Interestingly, even though average percentage of minority students in all Hartford area magnet schools is around 75%, as mandated by law, there is great variation in the percentage of minority students in individual magnet schools.  I created an interactive bar chart to show that schools range from about 40%-90% minority.  This proves that in Hartford, magnet school participation is increasing, but many of these schools are not desegregated.  To create this chart I used October 1, 2013 enrollment data provided in Jacqueline Rabe Thomas’s recent article.  I chose the percent minority from the “smallest group.”  I was unable to create this chart for New Haven and Bridgeport because the 2013 race level data was not available.

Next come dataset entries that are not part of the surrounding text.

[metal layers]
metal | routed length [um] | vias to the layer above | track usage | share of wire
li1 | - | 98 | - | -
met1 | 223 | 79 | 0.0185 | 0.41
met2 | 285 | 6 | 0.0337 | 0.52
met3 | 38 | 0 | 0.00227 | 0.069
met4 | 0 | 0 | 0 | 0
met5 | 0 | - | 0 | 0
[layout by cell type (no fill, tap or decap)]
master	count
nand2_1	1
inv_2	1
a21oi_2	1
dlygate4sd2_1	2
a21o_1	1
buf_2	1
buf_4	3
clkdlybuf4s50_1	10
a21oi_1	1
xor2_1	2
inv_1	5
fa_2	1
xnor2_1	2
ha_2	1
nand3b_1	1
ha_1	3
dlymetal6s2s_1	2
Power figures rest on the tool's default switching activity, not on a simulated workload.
===== /design/flow/config.mk =====
export PLATFORM = sky130hd
export DESIGN_NAME = I_StateMachine
export DESIGN_NICKNAME = I_StateMachine
export VERILOG_FILES = /design/flow/design.v
export SDC_FILE = /design/flow/constraint.sdc
export NUM_CORES = 4
export LEC_CHECK = 1
export CORE_AREA = 10 10 70 70
export DIE_AREA = 0 0 80 80

===== /design/flow/constraint.sdc =====
current_design I_StateMachine

set clk_period 2.7
set clk_io_pct 0.2

create_clock -name clk0 -period $clk_period [get_ports {clock}]

set non_clock_inputs [all_inputs -no_clocks]
set_input_delay [expr $clk_period * $clk_io_pct] -clock clk0 $non_clock_inputs
set_output_delay [expr $clk_period * $clk_io_pct] -clock clk0 [all_outputs]

===== /design/flow/design.v =====
`timescale 1ns / 1ps
module I_StateMachine(clock, reset, inputMoney, outputMoney);
input clock;
input reset;
input[4:0] inputMoney;
reg[1:0] state;  
output [1:0] outputMoney;  
reg [1:0] outputMoney;
always@ (posedge clock or posedge reset)
	begin
		if (reset == 1'b1)
			begin
			state = 2'b00;
			outputMoney  = 2'b00;
		end
		else
			case (state)
				2'b00:
					if (inputMoney == 4'd10)
						begin
							state = 2'b01;
							outputMoney = 2'b01;
						end
					else if (inputMoney == 5'd20)
						begin
							state = 2'b10;
							outputMoney = 2'b10;
						end
				2'b01:
					if (inputMoney == 4'd10)
						begin
							state = 2'b10;
							outputMoney = 2'b10;
						end
					else if (inputMoney == 5'd20)
						begin
							state = 2'b00;
							outputMoney = 2'b11;
						end
				2'b10:
					if (inputMoney == 4'd10)
						begin
							state = 2'b00;
							outputMoney = 2'b11;
						end
			endcase
	end
endmodule

===== /design/flow/run.sh =====
#!/bin/bash
# OpenROAD 26Q1-2900-gdf79404cd8, Yosys 0.63+post, stock flow scripts
make -C /OpenROAD-flow-scripts/flow DESIGN_CONFIG=/design/flow/config.mk WORK_HOME=/design/flow/orfs finish

==> results.ini <==
[run_status]
outcome=finished clean

[route]
ant_nets=0
wl_um=700
vias_per_cell=3.24
drc_errors=0
wl_per_cell_um=8.05
drt_iter0_drc=4
first_pass_iters=3
diodes=0
vias=282

[logic_synthesis]
syn_avg_cell_area_um2=11.3
yosys_warnings=1
netlist_instances=29
ys_cells=29
synth_cell_types=23
yosysChipArea_um2=329
synth_seq_share_pct=38.4
numSynthFlops=5
synth_area_um2=329

[placed_design]
io_buffers=8
place_ws_ns=0.699
hpwlAfterDp_um=597
place_congestion=0.813

[critical_path]
cp.required_ns=2.81
cpLargestDelayFamily=simple AND/OR/NAND/NOR gates
slowest_stage=clkdlybuf4s50_1
critPathMaxStageDelay_ns=0.54
crit_arrival_ns=1.86
endpoint_kind=flop
path_cells=clkdlybuf4s50_1, nand2b_4, or4b_4, a21oi_2, nor3_1
path_class=primary input to flop
startpoint_type=primary input
cp_num_buf_inv=1
critPathMaxFanout=3

[floorplan]
core_um2=3420
io-pin-count=9
dieHeight_um=80
dieArea_um2=6400
initial_core_util_pct=9.63
core.rowCount=21
die_w_um=80

[cells_and_area]
layout-drive-gt1-share_pct=29.3
lay_top_count=clkdlybuf4s50_1
fillers=400
area_growth_pct=49.8
final_cell_mix=clkdlybuf4s50_1, dfrtp_1, clkbuf_4
final_core_util_pct=14.4

[grt]
use_met1_pct=2.61
grtUsageMet2_pct=3.21
grtUsageMet3_pct=1.14
antenna_found_initial=0
top_usage_layer=met2
grt_pass1_vias=284
grt_max_degree=8
grt_first_pass_wirelength_mm=1.19
grt_util_all_layers_pct=2.18
overflow=0

[timing]
fmax_mhz=573
min_period_ns=1.74
fin_setup_tns_ns=0
drv_slew=0
setup_ws_ns=0.955
hold_viol=0
finalClockSkew_ns=0.00297
finalClockPeriodUsage_pct=64.6
rsz0062_at_grt=false
tightest_slew_ns=0.305
finalSetupViolations=0
max_slew_margin_pct=79.6

[clocking]
cts.path.max_buffers=2
cts-resized-gates=0
insertion_delay_ns=0.24
root_buffer=clkbuf_4
postCtsSetupBuffers=0
cts_hold_buf=0
clkTransAtPathRegs_ns=0.04
cts_sinks=5
cts_tree=yes
numCtsBuffers=3
cts_htree_levels=1

[job]
warning_count=25
cap_violations=0

[power]
leakagePower_nw=0.191
p_total_mw=0.298
peakVddDrop_uv=233
p_per_area_nw_per_um2=605

[min_path]
hold_class=primary input to async pin

==> stage by stage <==
step,hold slack [ns],std cells,cell area (um2)
after floorplan,0.318,29,329
after global placement,0.536,83,467
after detailed placement,0.547,83,467
after CTS,0.500,87,493
after global routing,0.508,87,493
final,0.497,87,493
==> Yosys cell counts <==
cell type / instances / area (um2)
a2111oi_2: 1 / 15.0
a211o_1: 1 / 8.76
a211oi_1: 1 / 7.51
a21o_1: 1 / 7.51
a21oi_1: 1 / 5.00
a21oi_2: 1 / 8.76
a22o_1: 2 / 17.5
and2b_2: 1 / 8.76
and3b_4: 1 / 12.5
dfrtp_1: 4 / 100
dfstp_2: 1 / 26.3
inv_1: 2 / 7.51
nand2_1: 1 / 3.75
nand2b_1: 1 / 6.26
nand2b_4: 1 / 13.8
nand4b_1: 1 / 8.76
nor2_1: 2 / 7.51
nor3_1: 1 / 5.00
nor3_4: 1 / 16.3
nor3b_2: 1 / 12.5
o211ai_1: 1 / 7.51
o31a_1: 1 / 8.76
or4b_4: 1 / 13.8
==> final cells by class <==
class	count	area [um2]	share of cell area, %
inverter	2	7.51	1.52
tap	46	57.6	11.7
sequential	5	126	25.6
multi-input combinational	22	195	39.6
clock buffer	4	26.3	5.33
timing repair buffer	8	80.1	16.2
==> routing by layer <==
layer,wire [um],vias up
met4,19,0
met2,315,9
li1,-,136
met5,0,-
met3,31,2
met1,333,135
==> worst paths after layout <==
kind                                       end          start  depth (start not counted)  slack, ns
worst max-delay path            outputMoney[0]  inputMoney[3]                          5       0.96
worst min-delay path                  state[2]          reset                          2       0.50
worst max register to register  outputMoney[0]       state[2]                          3       1.43
worst min register to register        state[0]       state[0]                          1       0.55
max in group asynchronous             state[0]          reset                          2       1.96
min in group clk0                     state[0]       state[0]                          1       0.55
==> report_power, final <==
part	total, mW	switching, mW	internal (mW)
combinational	0.0849	0.0296	0.0554
clock	0.0860	0.0302	0.0558
sequential	0.128	0.0286	0.0989
==> kinds of logic (layout without fill, tap and decap cells) <==
logic type / Yosys count / count (layout) / synth area share [%]
and+or+nand+nor: 12 / 12 / 33.1
DFF: 5 / 5 / 38.4
AOI/OAI and AO/OA: 10 / 10 / 26.2
buffers and inverters: 2 / 14 / 2.28
==> sequential cells by signal, summed over array words and instances (netlist names) <==
| signal | flops |
|---|---|
| state | 3 |
| outputMoney | 2 |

To edit this essay, I first deleted a map that I submitted with the original draft.  This map showed the location of each region and it’s total magnet school enrollment.  I removed the map because it did not contribute a significant amount of information to the overall essay.  In its place, I used 2013 race level data for the Hartford area to create a chart of the racial make-up of interdistrict magnet schools.  This allowed me to display how there are stark variations between the percent of minority students in different Hartford area magnet schools.  The point of this essay was to show that magnet school enrollment has increased even in regions where a court order does not mandate it.  However, I make the argument that just because there is an increase in enrollment, the schools are not completely desegregated.  The additional bar chart represents this perfectly because it shows how some schools are still dominantly white, while others are dominantly minority.

Evaluation questions:

Does the data visualization — and the accompanying short essay (no more than 500 words) — adequately answer the assigned question?

What works with this visualization & essay, and what could be improved?